What you should do
Only the lines that include "registers" should be copied from the data below.

[Extracted records]
::::::::
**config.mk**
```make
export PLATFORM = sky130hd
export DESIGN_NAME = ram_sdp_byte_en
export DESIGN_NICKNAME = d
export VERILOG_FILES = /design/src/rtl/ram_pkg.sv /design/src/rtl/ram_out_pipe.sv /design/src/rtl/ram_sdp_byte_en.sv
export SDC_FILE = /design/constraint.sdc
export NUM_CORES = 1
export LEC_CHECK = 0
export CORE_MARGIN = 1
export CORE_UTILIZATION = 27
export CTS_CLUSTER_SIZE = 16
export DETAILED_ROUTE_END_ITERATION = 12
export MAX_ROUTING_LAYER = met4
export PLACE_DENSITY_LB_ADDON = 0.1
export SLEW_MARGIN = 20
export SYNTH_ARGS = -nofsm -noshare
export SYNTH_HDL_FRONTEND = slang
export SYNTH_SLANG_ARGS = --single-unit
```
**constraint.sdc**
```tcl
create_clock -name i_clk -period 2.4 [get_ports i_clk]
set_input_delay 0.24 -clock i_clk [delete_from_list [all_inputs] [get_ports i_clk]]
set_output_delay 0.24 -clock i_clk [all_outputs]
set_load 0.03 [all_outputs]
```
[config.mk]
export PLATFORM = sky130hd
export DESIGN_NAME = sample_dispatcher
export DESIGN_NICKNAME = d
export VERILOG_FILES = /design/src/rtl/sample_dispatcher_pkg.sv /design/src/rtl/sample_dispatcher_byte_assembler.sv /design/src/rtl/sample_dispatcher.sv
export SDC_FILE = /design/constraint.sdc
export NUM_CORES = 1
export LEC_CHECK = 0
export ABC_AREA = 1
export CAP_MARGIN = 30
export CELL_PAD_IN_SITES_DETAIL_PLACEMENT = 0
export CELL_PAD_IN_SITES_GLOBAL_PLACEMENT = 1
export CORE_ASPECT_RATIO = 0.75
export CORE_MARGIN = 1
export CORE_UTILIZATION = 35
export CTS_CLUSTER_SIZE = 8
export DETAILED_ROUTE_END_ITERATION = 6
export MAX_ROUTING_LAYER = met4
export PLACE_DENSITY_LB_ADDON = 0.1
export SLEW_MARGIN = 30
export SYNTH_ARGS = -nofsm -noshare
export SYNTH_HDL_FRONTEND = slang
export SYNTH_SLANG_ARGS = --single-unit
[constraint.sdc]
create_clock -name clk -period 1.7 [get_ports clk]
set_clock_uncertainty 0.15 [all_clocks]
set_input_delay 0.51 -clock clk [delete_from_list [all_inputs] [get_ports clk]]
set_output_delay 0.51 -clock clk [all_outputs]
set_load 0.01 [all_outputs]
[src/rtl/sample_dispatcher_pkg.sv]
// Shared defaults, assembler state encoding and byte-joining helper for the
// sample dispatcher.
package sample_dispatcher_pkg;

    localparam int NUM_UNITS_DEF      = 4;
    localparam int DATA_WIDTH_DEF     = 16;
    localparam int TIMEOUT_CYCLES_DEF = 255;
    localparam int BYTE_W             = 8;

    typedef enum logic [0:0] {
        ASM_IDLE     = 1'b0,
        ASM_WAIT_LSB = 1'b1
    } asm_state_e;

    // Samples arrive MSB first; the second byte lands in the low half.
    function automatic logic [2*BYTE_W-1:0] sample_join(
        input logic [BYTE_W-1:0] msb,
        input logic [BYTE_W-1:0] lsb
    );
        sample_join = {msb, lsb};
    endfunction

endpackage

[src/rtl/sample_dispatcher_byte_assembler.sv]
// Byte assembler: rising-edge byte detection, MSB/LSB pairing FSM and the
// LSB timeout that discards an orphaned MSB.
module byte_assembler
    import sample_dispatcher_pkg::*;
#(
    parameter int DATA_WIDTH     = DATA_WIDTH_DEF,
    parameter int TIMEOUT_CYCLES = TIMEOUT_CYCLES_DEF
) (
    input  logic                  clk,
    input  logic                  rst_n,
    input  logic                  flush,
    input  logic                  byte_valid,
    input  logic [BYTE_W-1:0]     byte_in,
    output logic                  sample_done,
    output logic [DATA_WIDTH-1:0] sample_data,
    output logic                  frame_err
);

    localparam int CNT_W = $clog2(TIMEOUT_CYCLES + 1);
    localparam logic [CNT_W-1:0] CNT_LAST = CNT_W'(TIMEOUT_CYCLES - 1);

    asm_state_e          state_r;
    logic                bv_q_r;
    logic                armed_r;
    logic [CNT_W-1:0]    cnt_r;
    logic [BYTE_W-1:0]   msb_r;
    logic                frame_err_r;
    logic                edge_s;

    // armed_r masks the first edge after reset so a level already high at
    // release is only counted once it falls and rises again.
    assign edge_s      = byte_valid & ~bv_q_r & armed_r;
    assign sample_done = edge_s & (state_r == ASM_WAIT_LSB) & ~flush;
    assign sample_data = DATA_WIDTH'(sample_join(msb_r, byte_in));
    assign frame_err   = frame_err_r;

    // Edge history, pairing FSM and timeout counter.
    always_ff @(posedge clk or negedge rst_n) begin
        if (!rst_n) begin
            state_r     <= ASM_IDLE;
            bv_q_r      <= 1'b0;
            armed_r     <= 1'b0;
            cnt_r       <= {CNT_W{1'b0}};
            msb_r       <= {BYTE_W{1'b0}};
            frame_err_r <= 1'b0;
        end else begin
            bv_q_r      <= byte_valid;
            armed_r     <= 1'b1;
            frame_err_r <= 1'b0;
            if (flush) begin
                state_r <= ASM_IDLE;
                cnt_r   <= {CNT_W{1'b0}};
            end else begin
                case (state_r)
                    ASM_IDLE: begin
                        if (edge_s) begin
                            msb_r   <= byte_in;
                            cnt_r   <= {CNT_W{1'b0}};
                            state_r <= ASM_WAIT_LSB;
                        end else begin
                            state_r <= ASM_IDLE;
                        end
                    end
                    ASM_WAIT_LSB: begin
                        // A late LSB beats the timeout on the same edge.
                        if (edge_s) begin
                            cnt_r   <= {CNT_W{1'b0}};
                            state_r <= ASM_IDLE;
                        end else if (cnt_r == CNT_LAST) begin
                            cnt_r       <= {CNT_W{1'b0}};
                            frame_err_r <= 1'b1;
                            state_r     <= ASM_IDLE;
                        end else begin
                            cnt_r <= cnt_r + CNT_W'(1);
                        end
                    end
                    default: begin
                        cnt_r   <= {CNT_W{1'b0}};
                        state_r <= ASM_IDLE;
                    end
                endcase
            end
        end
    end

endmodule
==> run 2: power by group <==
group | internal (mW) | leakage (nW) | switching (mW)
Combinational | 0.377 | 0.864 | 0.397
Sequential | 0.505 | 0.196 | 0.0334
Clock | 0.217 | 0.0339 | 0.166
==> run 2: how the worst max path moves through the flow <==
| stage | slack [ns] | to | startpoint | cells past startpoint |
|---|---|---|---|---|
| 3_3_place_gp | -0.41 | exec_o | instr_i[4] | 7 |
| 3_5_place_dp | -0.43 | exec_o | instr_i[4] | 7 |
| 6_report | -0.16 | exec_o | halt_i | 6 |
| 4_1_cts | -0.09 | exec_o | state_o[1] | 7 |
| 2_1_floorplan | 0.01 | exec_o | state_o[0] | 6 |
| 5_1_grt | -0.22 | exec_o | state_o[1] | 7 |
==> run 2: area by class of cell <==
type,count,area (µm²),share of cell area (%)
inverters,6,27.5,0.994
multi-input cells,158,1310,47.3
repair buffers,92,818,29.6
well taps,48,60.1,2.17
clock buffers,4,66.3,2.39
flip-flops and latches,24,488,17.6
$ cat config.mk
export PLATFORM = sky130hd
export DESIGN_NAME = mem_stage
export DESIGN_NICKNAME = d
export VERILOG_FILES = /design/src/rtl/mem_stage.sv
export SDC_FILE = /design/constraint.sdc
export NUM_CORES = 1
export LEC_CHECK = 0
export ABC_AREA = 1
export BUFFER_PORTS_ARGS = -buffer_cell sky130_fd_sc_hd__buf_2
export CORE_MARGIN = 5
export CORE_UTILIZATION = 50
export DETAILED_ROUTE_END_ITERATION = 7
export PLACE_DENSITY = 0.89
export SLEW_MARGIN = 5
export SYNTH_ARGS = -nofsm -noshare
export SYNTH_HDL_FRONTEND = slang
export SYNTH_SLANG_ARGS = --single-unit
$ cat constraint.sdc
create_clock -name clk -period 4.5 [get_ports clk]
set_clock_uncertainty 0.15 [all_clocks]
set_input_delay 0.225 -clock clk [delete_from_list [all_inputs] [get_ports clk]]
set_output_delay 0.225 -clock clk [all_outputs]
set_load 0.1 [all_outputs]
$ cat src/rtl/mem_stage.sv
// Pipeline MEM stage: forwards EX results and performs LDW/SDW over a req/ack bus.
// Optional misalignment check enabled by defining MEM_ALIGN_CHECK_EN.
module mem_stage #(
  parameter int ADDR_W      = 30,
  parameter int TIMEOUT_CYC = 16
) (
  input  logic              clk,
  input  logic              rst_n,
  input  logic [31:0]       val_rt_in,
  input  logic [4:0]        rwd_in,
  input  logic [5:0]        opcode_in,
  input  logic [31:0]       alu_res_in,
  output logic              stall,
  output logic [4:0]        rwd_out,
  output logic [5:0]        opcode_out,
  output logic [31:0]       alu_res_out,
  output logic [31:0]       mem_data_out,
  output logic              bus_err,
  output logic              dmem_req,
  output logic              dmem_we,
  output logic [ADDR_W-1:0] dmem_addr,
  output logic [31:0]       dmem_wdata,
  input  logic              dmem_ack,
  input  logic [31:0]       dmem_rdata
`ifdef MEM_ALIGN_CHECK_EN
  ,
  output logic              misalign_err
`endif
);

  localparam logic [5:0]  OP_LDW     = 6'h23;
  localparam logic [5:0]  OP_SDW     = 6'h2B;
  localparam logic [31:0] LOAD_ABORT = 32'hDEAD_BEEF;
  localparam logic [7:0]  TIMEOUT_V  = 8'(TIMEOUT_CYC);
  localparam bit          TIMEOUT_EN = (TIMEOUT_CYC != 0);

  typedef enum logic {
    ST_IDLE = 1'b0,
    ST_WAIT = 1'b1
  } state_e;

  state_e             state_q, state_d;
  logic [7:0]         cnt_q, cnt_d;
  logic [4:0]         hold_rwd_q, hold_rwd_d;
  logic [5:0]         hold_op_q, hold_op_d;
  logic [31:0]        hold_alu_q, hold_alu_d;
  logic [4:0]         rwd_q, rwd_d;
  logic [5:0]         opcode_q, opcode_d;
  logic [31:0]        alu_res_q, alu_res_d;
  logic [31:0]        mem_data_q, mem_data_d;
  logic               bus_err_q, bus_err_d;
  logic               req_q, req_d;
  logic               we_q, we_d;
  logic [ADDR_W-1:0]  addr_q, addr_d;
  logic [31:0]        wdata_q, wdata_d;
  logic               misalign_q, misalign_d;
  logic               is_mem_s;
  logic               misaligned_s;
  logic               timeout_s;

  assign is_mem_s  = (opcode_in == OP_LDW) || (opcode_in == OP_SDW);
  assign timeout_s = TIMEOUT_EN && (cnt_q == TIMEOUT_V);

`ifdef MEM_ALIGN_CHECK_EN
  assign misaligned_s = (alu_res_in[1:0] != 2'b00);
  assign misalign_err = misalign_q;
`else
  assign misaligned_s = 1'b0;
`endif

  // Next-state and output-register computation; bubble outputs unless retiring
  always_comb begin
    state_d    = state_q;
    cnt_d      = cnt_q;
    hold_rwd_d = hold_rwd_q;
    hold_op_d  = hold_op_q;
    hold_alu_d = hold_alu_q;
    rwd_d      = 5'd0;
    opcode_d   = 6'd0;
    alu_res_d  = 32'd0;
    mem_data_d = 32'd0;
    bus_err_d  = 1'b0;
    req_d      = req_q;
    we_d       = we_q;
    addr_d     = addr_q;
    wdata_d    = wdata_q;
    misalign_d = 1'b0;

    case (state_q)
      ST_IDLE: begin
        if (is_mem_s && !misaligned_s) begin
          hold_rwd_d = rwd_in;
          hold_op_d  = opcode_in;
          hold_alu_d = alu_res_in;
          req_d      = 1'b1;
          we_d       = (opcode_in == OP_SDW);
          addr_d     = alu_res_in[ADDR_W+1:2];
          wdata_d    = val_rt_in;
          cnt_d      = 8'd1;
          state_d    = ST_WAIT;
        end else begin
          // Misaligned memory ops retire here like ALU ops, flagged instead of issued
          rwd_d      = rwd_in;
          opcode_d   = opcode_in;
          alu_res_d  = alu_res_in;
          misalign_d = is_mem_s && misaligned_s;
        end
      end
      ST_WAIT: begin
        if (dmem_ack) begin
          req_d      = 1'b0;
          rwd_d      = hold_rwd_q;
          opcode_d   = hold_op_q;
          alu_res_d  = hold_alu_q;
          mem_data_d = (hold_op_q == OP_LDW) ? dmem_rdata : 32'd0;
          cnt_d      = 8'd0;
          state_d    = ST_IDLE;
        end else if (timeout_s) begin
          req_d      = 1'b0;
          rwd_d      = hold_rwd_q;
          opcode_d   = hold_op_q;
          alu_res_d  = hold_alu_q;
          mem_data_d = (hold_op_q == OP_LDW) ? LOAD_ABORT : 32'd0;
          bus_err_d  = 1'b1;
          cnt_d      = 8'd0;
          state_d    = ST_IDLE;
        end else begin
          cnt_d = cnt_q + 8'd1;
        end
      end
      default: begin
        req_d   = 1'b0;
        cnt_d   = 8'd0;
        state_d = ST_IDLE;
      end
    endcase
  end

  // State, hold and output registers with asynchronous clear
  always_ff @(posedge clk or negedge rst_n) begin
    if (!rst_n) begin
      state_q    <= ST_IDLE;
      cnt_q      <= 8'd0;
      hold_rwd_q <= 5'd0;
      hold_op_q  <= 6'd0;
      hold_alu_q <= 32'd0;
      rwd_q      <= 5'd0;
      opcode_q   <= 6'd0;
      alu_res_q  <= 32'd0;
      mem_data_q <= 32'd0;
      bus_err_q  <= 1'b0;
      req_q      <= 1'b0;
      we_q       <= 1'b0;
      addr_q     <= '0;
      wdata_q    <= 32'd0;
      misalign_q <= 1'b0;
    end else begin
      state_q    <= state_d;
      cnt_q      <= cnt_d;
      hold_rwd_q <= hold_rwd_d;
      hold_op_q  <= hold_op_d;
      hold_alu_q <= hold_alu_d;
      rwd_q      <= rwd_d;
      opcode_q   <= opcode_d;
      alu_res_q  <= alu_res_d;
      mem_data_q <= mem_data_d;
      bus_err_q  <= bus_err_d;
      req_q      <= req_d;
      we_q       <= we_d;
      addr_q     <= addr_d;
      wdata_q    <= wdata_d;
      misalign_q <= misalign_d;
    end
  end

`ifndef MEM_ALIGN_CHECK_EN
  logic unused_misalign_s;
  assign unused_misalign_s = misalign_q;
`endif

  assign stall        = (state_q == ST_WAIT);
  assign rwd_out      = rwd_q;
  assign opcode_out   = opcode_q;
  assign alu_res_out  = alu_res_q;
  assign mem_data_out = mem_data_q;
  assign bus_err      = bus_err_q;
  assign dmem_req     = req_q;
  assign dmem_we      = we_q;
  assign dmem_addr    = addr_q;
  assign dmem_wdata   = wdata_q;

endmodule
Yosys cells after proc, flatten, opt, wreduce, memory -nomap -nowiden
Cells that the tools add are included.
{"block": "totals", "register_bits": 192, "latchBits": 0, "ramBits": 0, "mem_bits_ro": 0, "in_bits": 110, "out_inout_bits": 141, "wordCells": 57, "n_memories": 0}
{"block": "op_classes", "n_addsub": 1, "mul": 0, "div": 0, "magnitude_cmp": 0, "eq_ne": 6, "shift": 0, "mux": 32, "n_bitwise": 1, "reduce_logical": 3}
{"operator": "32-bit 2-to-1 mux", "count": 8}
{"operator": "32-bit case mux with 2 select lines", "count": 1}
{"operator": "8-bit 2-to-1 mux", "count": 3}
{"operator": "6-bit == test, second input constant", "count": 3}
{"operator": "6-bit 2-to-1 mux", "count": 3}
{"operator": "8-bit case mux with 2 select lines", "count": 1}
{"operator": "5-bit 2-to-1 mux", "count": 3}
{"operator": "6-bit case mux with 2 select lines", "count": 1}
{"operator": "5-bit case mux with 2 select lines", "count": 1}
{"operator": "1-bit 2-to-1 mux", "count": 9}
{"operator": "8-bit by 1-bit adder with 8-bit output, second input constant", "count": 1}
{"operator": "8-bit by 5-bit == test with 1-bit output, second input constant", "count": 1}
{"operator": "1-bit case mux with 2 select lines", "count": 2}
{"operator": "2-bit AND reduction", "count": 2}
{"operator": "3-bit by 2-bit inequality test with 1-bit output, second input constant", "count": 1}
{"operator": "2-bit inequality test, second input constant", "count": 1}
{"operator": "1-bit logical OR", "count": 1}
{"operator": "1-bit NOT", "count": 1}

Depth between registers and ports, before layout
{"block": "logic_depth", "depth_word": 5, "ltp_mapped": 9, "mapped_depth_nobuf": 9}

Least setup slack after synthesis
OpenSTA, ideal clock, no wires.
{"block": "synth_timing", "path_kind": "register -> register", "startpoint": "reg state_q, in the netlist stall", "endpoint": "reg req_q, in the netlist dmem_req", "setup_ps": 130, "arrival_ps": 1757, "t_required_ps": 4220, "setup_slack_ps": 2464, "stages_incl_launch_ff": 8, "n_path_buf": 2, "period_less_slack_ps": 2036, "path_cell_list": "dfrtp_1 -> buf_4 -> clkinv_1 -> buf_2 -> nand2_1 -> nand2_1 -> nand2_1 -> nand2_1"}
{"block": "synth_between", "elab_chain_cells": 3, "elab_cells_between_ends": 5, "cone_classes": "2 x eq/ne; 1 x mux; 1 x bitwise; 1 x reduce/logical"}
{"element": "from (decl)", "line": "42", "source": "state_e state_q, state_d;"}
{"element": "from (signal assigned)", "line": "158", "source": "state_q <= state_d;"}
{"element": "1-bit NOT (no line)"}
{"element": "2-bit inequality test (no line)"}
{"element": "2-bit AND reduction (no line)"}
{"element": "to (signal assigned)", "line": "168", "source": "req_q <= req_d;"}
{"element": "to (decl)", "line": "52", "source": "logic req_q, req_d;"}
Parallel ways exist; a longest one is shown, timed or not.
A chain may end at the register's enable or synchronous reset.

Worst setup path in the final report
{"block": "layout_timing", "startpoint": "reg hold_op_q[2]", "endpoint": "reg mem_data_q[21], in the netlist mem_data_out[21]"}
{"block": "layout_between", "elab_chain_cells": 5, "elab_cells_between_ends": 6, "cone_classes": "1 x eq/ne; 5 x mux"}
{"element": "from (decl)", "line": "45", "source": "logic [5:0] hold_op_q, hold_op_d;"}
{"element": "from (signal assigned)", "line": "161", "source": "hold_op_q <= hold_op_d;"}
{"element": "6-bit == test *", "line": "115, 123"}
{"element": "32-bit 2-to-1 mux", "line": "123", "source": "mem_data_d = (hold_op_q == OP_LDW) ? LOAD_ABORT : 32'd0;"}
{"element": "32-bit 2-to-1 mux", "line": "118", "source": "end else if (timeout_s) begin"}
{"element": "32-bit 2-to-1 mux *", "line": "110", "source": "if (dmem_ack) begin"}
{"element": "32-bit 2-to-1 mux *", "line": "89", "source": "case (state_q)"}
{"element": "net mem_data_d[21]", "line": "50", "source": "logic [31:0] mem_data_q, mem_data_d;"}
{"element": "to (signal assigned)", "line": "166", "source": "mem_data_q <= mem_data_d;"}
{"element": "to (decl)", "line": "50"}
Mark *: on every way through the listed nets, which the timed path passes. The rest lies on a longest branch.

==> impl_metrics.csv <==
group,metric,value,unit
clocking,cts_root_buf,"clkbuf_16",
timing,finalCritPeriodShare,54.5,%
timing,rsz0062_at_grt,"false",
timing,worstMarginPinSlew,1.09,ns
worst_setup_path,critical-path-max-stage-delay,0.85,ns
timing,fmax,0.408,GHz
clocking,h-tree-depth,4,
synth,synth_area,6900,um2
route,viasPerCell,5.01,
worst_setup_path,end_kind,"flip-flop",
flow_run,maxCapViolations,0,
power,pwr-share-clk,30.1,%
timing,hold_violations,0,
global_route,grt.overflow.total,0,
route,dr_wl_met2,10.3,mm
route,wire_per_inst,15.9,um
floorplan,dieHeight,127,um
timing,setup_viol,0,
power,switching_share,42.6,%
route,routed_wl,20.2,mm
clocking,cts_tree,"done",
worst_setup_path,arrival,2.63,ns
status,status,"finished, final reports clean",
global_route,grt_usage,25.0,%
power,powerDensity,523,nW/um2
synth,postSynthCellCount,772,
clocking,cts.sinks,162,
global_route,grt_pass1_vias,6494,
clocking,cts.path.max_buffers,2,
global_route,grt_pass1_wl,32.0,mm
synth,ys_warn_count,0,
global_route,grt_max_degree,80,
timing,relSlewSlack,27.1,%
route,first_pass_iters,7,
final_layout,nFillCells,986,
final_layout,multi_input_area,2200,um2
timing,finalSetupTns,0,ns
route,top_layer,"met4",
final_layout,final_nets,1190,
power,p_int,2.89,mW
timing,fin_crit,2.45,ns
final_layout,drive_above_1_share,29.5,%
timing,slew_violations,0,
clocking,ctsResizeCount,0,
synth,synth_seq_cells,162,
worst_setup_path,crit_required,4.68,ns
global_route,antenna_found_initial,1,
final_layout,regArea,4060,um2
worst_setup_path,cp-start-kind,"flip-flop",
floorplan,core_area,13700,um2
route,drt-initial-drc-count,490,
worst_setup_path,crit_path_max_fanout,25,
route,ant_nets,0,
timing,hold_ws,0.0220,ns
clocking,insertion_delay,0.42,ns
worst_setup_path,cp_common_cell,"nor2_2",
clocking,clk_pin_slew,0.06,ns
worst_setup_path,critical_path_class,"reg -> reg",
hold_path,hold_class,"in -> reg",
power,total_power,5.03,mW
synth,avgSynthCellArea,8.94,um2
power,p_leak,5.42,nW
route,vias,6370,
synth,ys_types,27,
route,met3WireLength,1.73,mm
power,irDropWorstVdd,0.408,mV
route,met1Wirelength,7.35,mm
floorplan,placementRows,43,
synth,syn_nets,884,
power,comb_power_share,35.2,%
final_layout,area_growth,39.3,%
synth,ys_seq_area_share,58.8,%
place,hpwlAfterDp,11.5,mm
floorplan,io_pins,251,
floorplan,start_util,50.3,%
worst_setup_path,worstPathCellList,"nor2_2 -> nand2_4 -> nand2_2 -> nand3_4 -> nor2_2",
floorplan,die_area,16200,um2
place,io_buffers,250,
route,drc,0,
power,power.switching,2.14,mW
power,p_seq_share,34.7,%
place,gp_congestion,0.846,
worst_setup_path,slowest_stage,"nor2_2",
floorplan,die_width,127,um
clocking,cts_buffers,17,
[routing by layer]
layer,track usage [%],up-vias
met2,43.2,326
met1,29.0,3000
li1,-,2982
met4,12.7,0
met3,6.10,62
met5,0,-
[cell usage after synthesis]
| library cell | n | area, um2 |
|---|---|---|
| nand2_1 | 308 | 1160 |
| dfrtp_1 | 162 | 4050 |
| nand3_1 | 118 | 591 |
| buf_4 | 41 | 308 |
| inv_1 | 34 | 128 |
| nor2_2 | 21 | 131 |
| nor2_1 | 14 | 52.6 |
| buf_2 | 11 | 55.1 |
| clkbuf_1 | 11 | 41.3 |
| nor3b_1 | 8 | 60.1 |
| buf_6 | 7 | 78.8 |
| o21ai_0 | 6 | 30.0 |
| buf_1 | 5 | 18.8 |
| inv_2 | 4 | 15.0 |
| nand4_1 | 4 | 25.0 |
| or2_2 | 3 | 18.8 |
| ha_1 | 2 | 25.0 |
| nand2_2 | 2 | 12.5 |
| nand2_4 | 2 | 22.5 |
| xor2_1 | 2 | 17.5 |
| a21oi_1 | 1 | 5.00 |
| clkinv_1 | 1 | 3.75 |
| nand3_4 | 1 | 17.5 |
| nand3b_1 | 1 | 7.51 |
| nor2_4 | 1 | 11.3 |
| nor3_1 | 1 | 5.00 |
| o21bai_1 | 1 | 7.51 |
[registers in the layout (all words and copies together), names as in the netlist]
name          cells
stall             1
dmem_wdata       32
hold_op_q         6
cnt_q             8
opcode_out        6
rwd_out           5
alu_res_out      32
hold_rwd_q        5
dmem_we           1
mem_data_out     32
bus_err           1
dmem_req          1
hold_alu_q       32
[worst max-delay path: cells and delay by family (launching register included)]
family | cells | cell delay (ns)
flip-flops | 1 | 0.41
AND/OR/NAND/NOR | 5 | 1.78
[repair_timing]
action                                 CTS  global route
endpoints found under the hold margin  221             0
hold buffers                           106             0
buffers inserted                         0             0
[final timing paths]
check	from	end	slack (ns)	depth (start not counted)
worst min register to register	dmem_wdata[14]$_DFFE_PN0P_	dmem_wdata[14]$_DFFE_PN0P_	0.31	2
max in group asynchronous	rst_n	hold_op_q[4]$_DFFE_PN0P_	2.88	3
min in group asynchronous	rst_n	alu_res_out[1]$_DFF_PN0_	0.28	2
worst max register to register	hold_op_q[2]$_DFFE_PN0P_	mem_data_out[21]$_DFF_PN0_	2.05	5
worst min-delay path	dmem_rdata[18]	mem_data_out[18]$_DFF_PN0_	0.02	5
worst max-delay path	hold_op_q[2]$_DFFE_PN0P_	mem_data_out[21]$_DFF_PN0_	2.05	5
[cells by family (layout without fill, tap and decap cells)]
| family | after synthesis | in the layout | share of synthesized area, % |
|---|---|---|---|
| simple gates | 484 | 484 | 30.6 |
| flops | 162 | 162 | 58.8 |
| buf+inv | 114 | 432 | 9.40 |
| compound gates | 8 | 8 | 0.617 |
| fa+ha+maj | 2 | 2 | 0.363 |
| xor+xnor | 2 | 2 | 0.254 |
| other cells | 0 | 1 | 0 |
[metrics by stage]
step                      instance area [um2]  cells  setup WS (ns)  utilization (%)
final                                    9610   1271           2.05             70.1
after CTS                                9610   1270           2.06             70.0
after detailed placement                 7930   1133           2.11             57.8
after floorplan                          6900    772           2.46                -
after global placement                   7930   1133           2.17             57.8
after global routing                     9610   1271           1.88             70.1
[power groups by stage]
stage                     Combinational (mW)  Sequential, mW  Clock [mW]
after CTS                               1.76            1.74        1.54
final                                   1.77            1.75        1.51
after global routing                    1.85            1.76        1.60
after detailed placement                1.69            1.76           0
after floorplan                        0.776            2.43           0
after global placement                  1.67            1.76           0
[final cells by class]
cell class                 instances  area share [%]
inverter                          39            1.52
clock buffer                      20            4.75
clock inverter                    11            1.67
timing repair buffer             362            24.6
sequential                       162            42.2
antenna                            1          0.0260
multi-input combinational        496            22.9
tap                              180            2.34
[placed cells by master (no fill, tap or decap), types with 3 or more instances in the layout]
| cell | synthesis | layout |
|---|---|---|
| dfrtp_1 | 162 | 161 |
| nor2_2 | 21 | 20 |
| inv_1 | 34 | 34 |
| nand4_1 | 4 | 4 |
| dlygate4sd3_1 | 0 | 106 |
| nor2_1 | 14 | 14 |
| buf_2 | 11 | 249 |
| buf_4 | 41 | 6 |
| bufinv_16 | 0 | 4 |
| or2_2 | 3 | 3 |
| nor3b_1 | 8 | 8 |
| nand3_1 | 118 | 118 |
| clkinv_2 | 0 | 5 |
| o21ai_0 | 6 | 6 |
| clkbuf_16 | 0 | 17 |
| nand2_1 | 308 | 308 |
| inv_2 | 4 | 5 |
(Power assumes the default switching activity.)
::::::::
Solution
  // State, hold and output registers with asynchronous clear
Depth between registers and ports, before layout
[registers in the layout (all words and copies together), names as in the netlist]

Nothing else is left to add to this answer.